雄吉はしばらく閉まったままの玄関の扉の前でじっとしていた。間もなくエンジンが掛かる音がした。オートバイだろうか。すぐに走り出す音がして、そしてまた音が遠ざかっていく。
出発したかぁ。
そう思い、雄吉は玄関の鍵をしっかりと閉めた。
とりあえず、雄吉は二階の雄大の部屋へ行った。
雄大の机に向かい、今日のこれまでのことを思い返してみる。
70年後のこの街は、もう僕が知っているこの街とは全然違う場所になっていたんだな。
そう感じる。
新しい物がたくさん出来ていた。あるはずの物が無くなっていた。知っている物が形を変えて見え方が変わっていた。
驚きの連続だった。
ずっと街の中を歩いていて気になっていたことは、軍人が全くいなくなっていたことだった。
そこら中に軍人や憲兵が立っていたあの頃。
1923年5月10日生まれの雄吉にとっては、物心ついて間もない頃から戦争が身近にあったため、兵隊はよく見かけていた。1931年の満州事変から始まり、1937年の日中戦争を目の当たりにしてきた。もちろん、日本から離れた大陸での出来事で、直接戦争を見ていた訳ではない。だが、それでも日本本土の中は緊迫していた日々がそこに流れていた。そして、1941年、大東亜戦争が開戦し、雄吉自身もその身を投じることとなる日本最大の戦争が始まった。

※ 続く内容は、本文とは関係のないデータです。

### config.mk
export PLATFORM = sky130hd
export DESIGN_NAME = timer_multi
export DESIGN_NICKNAME = d
export VERILOG_FILES = /design/src/rtl/timer_multi.sv
export SDC_FILE = /design/constraint.sdc
export NUM_CORES = 1
export LEC_CHECK = 0
export ABC_AREA = 0
export ABC_CLOCK_PERIOD_IN_PS = 8770
export CELL_PAD_IN_SITES_DETAIL_PLACEMENT = 1
export CELL_PAD_IN_SITES_GLOBAL_PLACEMENT = 1
export CORE_MARGIN = 2
export CORE_UTILIZATION = 28
export CTS_BUF_LIST = sky130_fd_sc_hd__clkbuf_8
export CTS_CLUSTER_SIZE = 40
export DETAILED_ROUTE_END_ITERATION = 7
export GPL_TIMING_DRIVEN = 0
export PLACE_DENSITY = 0.55
export SETUP_SLACK_MARGIN = 0.02
export SLEW_MARGIN = 10
export SYNTH_ARGS = -nofsm -noshare
export SYNTH_HDL_FRONTEND = slang
export SYNTH_SLANG_ARGS = --single-unit
### constraint.sdc
create_clock -name clk -period 8.77 [get_ports clk]
set_clock_uncertainty 0.15 [all_clocks]
set_input_delay 1.754 -clock clk [delete_from_list [all_inputs] [get_ports clk]]
set_output_delay 1.754 -clock clk [all_outputs]
set_load 0.01 [all_outputs]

だから、世の中がなんとなく理解できるようになった年頃からは、しきりに戦争と軍隊と兵隊に囲まれた中を生きていたように感じる。
自分の人生を振り返ってみると、まさに戦争が身近にあって、そして戦争に身を投じ、戦火となって生涯を終えた。
70年後はもう、兵隊が警衛していなくても良い世の中に変わっていたんだな。戦争が日本から消えたことの、何よりの表れかもしれない。

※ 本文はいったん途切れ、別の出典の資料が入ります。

### src/rtl/memshare_cfg_pkg.sv
`default_nettype none
// +-----------------------------------------------------------------------+
// | memshare_cfg_pkg                                                      |
// | FSM states and default regFile geometry shared with the regFile wrap. |
// | Rev 1.0                                                               |
// +-----------------------------------------------------------------------+
package memshare_cfg_pkg;

  localparam int c_TYPE0_ADDR_BITWIDTH = 6;
  localparam int c_TYPE0_REG_BITWIDTH  = 7;
  localparam int c_TYPE0_PAGE_NUM      = 64;
  localparam int c_FLUSH_CYCLES        = 2;

  typedef enum logic [1:0] {
    IDLE  = 2'd0,
    LOAD  = 2'd1,
    FLUSH = 2'd2,
    DONE  = 2'd3
  } cfg_state_e;

endpackage
`default_nettype wire

### src/rtl/memshare_cfg_parity.sv
`default_nettype none
// +-----------------------------------------------------------------------+
// | memshare_cfg_parity                                                   |
// | Even-parity check of one configuration word against its parity bit.   |
// | Rev 1.0                                                               |
// +-----------------------------------------------------------------------+
module memshare_cfg_parity
  import memshare_cfg_pkg::*;
#(
  parameter int DATA_W = c_TYPE0_REG_BITWIDTH
) (
  input  logic [DATA_W-1:0] i_data,
  input  logic              i_par,
  output logic              o_par_ok
);

  // Even parity: data bits plus parity bit carry an even number of ones.
  assign o_par_ok = ((^i_data) == i_par);

endmodule
`default_nettype wire

### src/rtl/memshare_cfg_loader.sv
`default_nettype none
// +-----------------------------------------------------------------------+
// | memshare_cfg_loader                                                   |
// | Streams config words into regFile pages, then flushes the delta pipe. |
// | Option macro: MEMSHARE_CFG_PARITY_EN (adds cfg_par_i word check).     |
// | Rev 1.0                                                               |
// +-----------------------------------------------------------------------+
module memshare_cfg_loader
  import memshare_cfg_pkg::*;
#(
  parameter int TYPE0_ADDR_BITWIDTH = c_TYPE0_ADDR_BITWIDTH,
  parameter int TYPE0_REG_BITWIDTH  = c_TYPE0_REG_BITWIDTH,
  parameter int TYPE0_PAGE_NUM      = c_TYPE0_PAGE_NUM,
  parameter int FLUSH_CYCLES        = c_FLUSH_CYCLES
) (
  input  logic                           sys_clk,
  input  logic                           rst,
  input  logic                           cfg_start_i,
  input  logic [TYPE0_ADDR_BITWIDTH-1:0] cfg_base_i,
  input  logic [TYPE0_ADDR_BITWIDTH:0]   cfg_len_i,
  input  logic                           cfg_valid_i,
  input  logic [TYPE0_REG_BITWIDTH-1:0]  cfg_data_i,
`ifdef MEMSHARE_CFG_PARITY_EN
  input  logic                           cfg_par_i,
`endif
  output logic                           cfg_ready_o,
  input  logic                           cfg_abort_i,
  output logic [TYPE0_ADDR_BITWIDTH-1:0] regType0_waddr_o,
  output logic [TYPE0_REG_BITWIDTH-1:0]  regType0_wdata_o,
  output logic                           regType0_we_o,
  output logic                           deltaPipe_rstn_o,
  output logic                           stall_o,
  output logic                           done_o,
  output logic                           err_o
);

  localparam int c_CNT_W   = TYPE0_ADDR_BITWIDTH + 1;
  localparam int c_FLUSH_W = (FLUSH_CYCLES > 1) ? $clog2(FLUSH_CYCLES) : 1;

  localparam logic [c_CNT_W-1:0]   c_PAGE_NUM   = c_CNT_W'(TYPE0_PAGE_NUM);
  localparam logic [c_CNT_W-1:0]   c_CNT_ONE    = c_CNT_W'(1);
  localparam logic [c_FLUSH_W-1:0] c_FLUSH_LAST = c_FLUSH_W'(FLUSH_CYCLES - 1);
  localparam logic [c_FLUSH_W-1:0] c_FLUSH_ONE  = c_FLUSH_W'(1);

  cfg_state_e r_state;
  cfg_state_e w_state_nxt;

  logic [TYPE0_ADDR_BITWIDTH-1:0] r_base;
  logic [c_CNT_W-1:0]             r_len;
  logic [c_CNT_W-1:0]             r_idx;
  logic [c_FLUSH_W-1:0]           r_flush_cnt;
  logic                           r_we;
  logic [TYPE0_ADDR_BITWIDTH-1:0] r_waddr;
  logic [TYPE0_REG_BITWIDTH-1:0]  r_wdata;
  logic                           r_err;

  logic w_ready, w_stall, w_done, w_flush_n;
  logic w_start, w_abort, w_take, w_last, w_write, w_par_ok, w_par_err, w_flush_last;
  logic [c_CNT_W-1:0]             w_sum;
  logic [TYPE0_ADDR_BITWIDTH-1:0] w_addr;

  assign w_start      = (r_state == IDLE) && cfg_start_i;
  assign w_abort      = (r_state == LOAD) && cfg_abort_i;
  // Abort wins over a same-cycle handshake.
  assign w_take       = cfg_valid_i && w_ready && !w_abort;
  assign w_last       = w_take && ((r_idx + c_CNT_ONE) == r_len);
  assign w_write      = w_take && w_par_ok;
  assign w_par_err    = w_take && !w_par_ok;
  assign w_flush_last = (r_flush_cnt == c_FLUSH_LAST);

  // base + index never exceeds two page spans, so one conditional subtract wraps it.
  assign w_sum  = {1'b0, r_base} + r_idx;
  assign w_addr = TYPE0_ADDR_BITWIDTH'((w_sum >= c_PAGE_NUM) ? (w_sum - c_PAGE_NUM) : w_sum);

`ifdef MEMSHARE_CFG_PARITY_EN
  memshare_cfg_parity #(
    .DATA_W (TYPE0_REG_BITWIDTH)
  ) u_parity (
    .i_data   (cfg_data_i),
    .i_par    (cfg_par_i),
    .o_par_ok (w_par_ok)
  );
`else
  assign w_par_ok = 1'b1;
`endif

  always_ff @(posedge sys_clk) begin
    if (rst) begin
      r_state <= IDLE;
    end else begin
      r_state <= w_state_nxt;
    end
  end

  always_comb begin
    w_state_nxt = r_state;
    case (r_state)
      IDLE:    if (w_start) w_state_nxt = (cfg_len_i == '0) ? FLUSH : LOAD;
      LOAD:    if (w_abort || w_last) w_state_nxt = FLUSH;
      FLUSH:   if (w_flush_last) w_state_nxt = DONE;
      DONE:    w_state_nxt = IDLE;
      default: w_state_nxt = IDLE;
    endcase
  end

  always_comb begin
    w_ready   = 1'b0;
    w_stall   = 1'b1;
    w_done    = 1'b0;
    w_flush_n = 1'b1;
    case (r_state)
      IDLE:    w_stall   = 1'b0;
      LOAD:    w_ready   = 1'b1;
      FLUSH:   w_flush_n = 1'b0;
      DONE:    w_done    = 1'b1;
      default: w_stall   = 1'b0;
    endcase
  end

  always_ff @(posedge sys_clk) begin
    if (rst) begin
      r_base      <= '0;
      r_len       <= '0;
      r_idx       <= '0;
      r_flush_cnt <= '0;
      r_we        <= 1'b0;
      r_waddr     <= '0;
      r_wdata     <= '0;
      r_err       <= 1'b0;
    end else begin
      r_we <= w_write;
      if (w_write) begin
        r_waddr <= w_addr;
        r_wdata <= cfg_data_i;
      end

      if (w_start) begin
        r_base <= cfg_base_i;
        r_len  <= cfg_len_i;
        r_idx  <= '0;
      end else if (w_take) begin
        r_idx <= r_idx + c_CNT_ONE;
      end

      if (r_state == FLUSH) begin
        r_flush_cnt <= r_flush_cnt + c_FLUSH_ONE;
      end else begin
        r_flush_cnt <= '0;
      end

      if (w_start) begin
        r_err <= 1'b0;
      end else if (w_abort || w_par_err) begin
        r_err <= 1'b1;
      end
    end
  end

  assign cfg_ready_o      = w_ready;
  assign stall_o          = w_stall;
  assign done_o           = w_done;
  assign deltaPipe_rstn_o = w_flush_n;
  assign regType0_we_o    = r_we;
  assign regType0_waddr_o = r_waddr;
  assign regType0_wdata_o = r_wdata;
  assign err_o            = r_err;

endmodule
`default_nettype wire

### config.mk
export PLATFORM = sky130hd
export DESIGN_NAME = memshare_cfg_loader
export DESIGN_NICKNAME = d
export VERILOG_FILES = /design/src/rtl/memshare_cfg_pkg.sv /design/src/rtl/memshare_cfg_parity.sv /design/src/rtl/memshare_cfg_loader.sv
export SDC_FILE = /design/constraint.sdc
export NUM_CORES = 1
export LEC_CHECK = 0
export BUFFER_PORTS_ARGS = -buffer_cell sky130_fd_sc_hd__buf_2
export CELL_PAD_IN_SITES_DETAIL_PLACEMENT = 0
export CELL_PAD_IN_SITES_GLOBAL_PLACEMENT = 1
export CORE_ASPECT_RATIO = 1.5
export CORE_MARGIN = 5
export CORE_UTILIZATION = 39
export DETAILED_ROUTE_END_ITERATION = 12
export GPL_ROUTABILITY_DRIVEN = 0
export HOLD_SLACK_MARGIN = 0.03
export PLACE_DENSITY = 0.78
export SYNTH_ARGS = -nofsm -noshare
export SYNTH_HDL_FRONTEND = slang
export SYNTH_HIERARCHICAL = 1
export SYNTH_SLANG_ARGS = --single-unit
### constraint.sdc
create_clock -name sys_clk -period 2.1 [get_ports sys_clk]
set_input_delay 0.105 -clock sys_clk [delete_from_list [all_inputs] [get_ports sys_clk]]
set_output_delay 0.105 -clock sys_clk [all_outputs]
set_load 0.02 [all_outputs]
# Word level (Yosys, flattened, before mapping)

Index checks and enable logic that the tools add are counted.

Register bits: 38
Latch bits: 0
Bits in writable memories: 0
Memory bits (read-only): 0
Input port bits: 25
Output and inout port bits: 19
Logic and storage cells: 44
Memories: 0

Add/subtract/negate cells: 4
$mul: 0
Divide/modulo/power cells: 0
$lt $le $gt $ge: 1
Equality and inequality tests: 7
Shift operators: 0
Mux-type cells: 10
Bitwise operators: 1
Reductions and logical operators: 12

Operators with widths:

| cell                                                     | count |
|---|---|
| two-way mux 2 bit                                        | 4 |
| case mux 2 bit (4 select lines)                          | 1 |
| adder 6 x 7 -> 7 bit                                     | 1 |
| adder 7 x 1 -> 7 bit, second input constant              | 1 |
| equality test 7 bit                                      | 1 |
| greater-or-equal comparator 7 bit, second input constant | 1 |
| logical NOT 7 bit                                        | 1 |
| two-way mux 6 bit                                        | 1 |
| subtractor 6 x 1 -> 6 bit, second input constant         | 1 |
| logical AND 1 bit                                        | 5 |
| equality test 2 bit, second input constant               | 2 |
| two-way mux 1 bit                                        | 4 |
| inequality test 2 bit, second input constant             | 2 |
| OR reduction 2 bit                                       | 2 |
| AND reduction 3 bit                                      | 1 |
| equality test 2 x 1 -> 1 bit, second input constant      | 1 |
| logical NOT 2 bit                                        | 1 |
| inequality test 2 x 1 -> 1 bit, second input constant    | 1 |
| adder 1 bit, second input constant                       | 1 |
| logical NOT 1 bit                                        | 1 |
| logical OR 1 bit                                         | 1 |
| inverter 1 bit                                           | 1 |

# Depth between registers and ports, before layout

Gate-level depths: netlist of the first run.

Depth in word-level cells: 8
Depth in mapped cells: 9
Depth with buffers taken out: 9

# Least setup slack after synthesis of the first run

No wires, ideal clock.

Path type: register to register
Start: reg r_state[1]
End: reg r_state[0]
Setup time: 0.121 ns
Arrival time: 1.908 ns
Data required time: 1.979 ns
Setup slack: 0.071 ns
Cell stages (with the launch flop): 9
Path buffers: 0
Clock period less this slack: 2.029 ns
Path through: dfxtp_1 inv_1 ha_1 and3b_1 nand3_1 nor4_1 o2111ai_1 a21o_1 mux2_4

Word-level cells in the longest chain between the ends: 8
Elaborated cells on any way between the ends: 17
Classes of those cells: 6 x eq/ne; 2 x mux; 9 x reduce/logical

RTL lines:

| element                                  | RTL line                   | RTL |
|---|---|---|
| start, declared                          | memshare_cfg_loader.sv:45  | `cfg_state_e r_state;` |
| start signal, assigned                   | memshare_cfg_loader.sv:91  | `r_state <= w_state_nxt;` |
| equality test 2 x 1 -> 1 bit             | memshare_cfg_loader.sv:111 | `case (r_state)` |
| two-way mux 1 bit                        | memshare_cfg_loader.sv:111 |  |
| named net cfg_ready_o                    | memshare_cfg_loader.sv:26  | `output logic cfg_ready_o,` |
| logical AND 1 bit (2 in series)          | memshare_cfg_loader.sv:65  | `assign w_take = cfg_valid_i && w_ready && !w_abort;` |
| logical AND 1 bit                        | memshare_cfg_loader.sv:66  | `assign w_last = w_take && ((r_idx + c_CNT_ONE) == r_len);` |
| logical OR 1 bit                         | memshare_cfg_loader.sv:99  | `LOAD: if (w_abort \|\| w_last) w_state_nxt = FLUSH;` |
| inequality test 2 x 1 -> 1 bit (no line) | -                          |  |
| AND reduction 3 bit (no line)            | -                          |  |

The timed path passes the listed nets, and every way through them passes these cells.
A chain may end at the register's enable or synchronous reset.

# Worst setup path in the final report of the first run

Start: reg r_idx[4]
End: reg r_state[0]

Word-level cells in the longest chain between the ends: 6

RTL lines:

| element                                  | RTL line                   | RTL |
|---|---|---|
| start, declared                          | memshare_cfg_loader.sv:50  | `logic [c_CNT_W-1:0] r_idx;` |
| start signal, assigned                   | memshare_cfg_loader.sv:142 | `r_idx <= r_idx + c_CNT_ONE;` |
| adder 7 x 1 -> 7 bit                     | memshare_cfg_loader.sv:66  |  |
| equality test 7 bit                      | memshare_cfg_loader.sv:66  |  |
| logical AND 1 bit                        | memshare_cfg_loader.sv:66  |  |
| logical OR 1 bit                         | memshare_cfg_loader.sv:99  |  |
| inequality test 2 x 1 -> 1 bit (no line) | -                          |  |
| AND reduction 3 bit (no line)            | -                          |  |

No other way between the ends.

この半日に見てきたことを思い返してみたとき、自分の傍にあれだけあった戦争の面影が、全くもって消えていたように思えた。世の中とは、こんなに変わってしまえるものなのか。そんな疑問さえ感じるほどだ。
ただ、何も変わっていないのは、形は違えど、70年後のこの街にもたくさんの人が暮らしていて、生活している人が大勢居たということだ。きっとそれは、この時代の先も続いていくことだろう。
雄大たちの話では、1945年の5月にこの街にも空襲があったと聞く。きっと大勢の人間の命が消えていったに違いない。それでも、戦争が終結し、焼け野原になったこの地にも人が残り、失った生活を必死に取り戻そうとしてくれた、戦争を生き抜いた人々がそこに居たのだろう。そして、戦争のない世の中がやってきた。
雄造たちは、戦争の消えた日本で生きることが出来たんだな。
みんなが、平和になった日本で暮らすことが出来てくれて、本当に良かったよ。
もちろん、いろいろと細かい苦労はあっただろうけど、それでも、戦の無い日本で生きていくことが出来て、良かった。
つくづく、そう思った。雄吉には、もう戦争のない世の中で残った家族が生き抜いてくれたことを喜ぶことしかできなかった。
それを知ることが出来て、よかったよ。
雄吉は窓に映る雲を見上げながら、そう強く思った。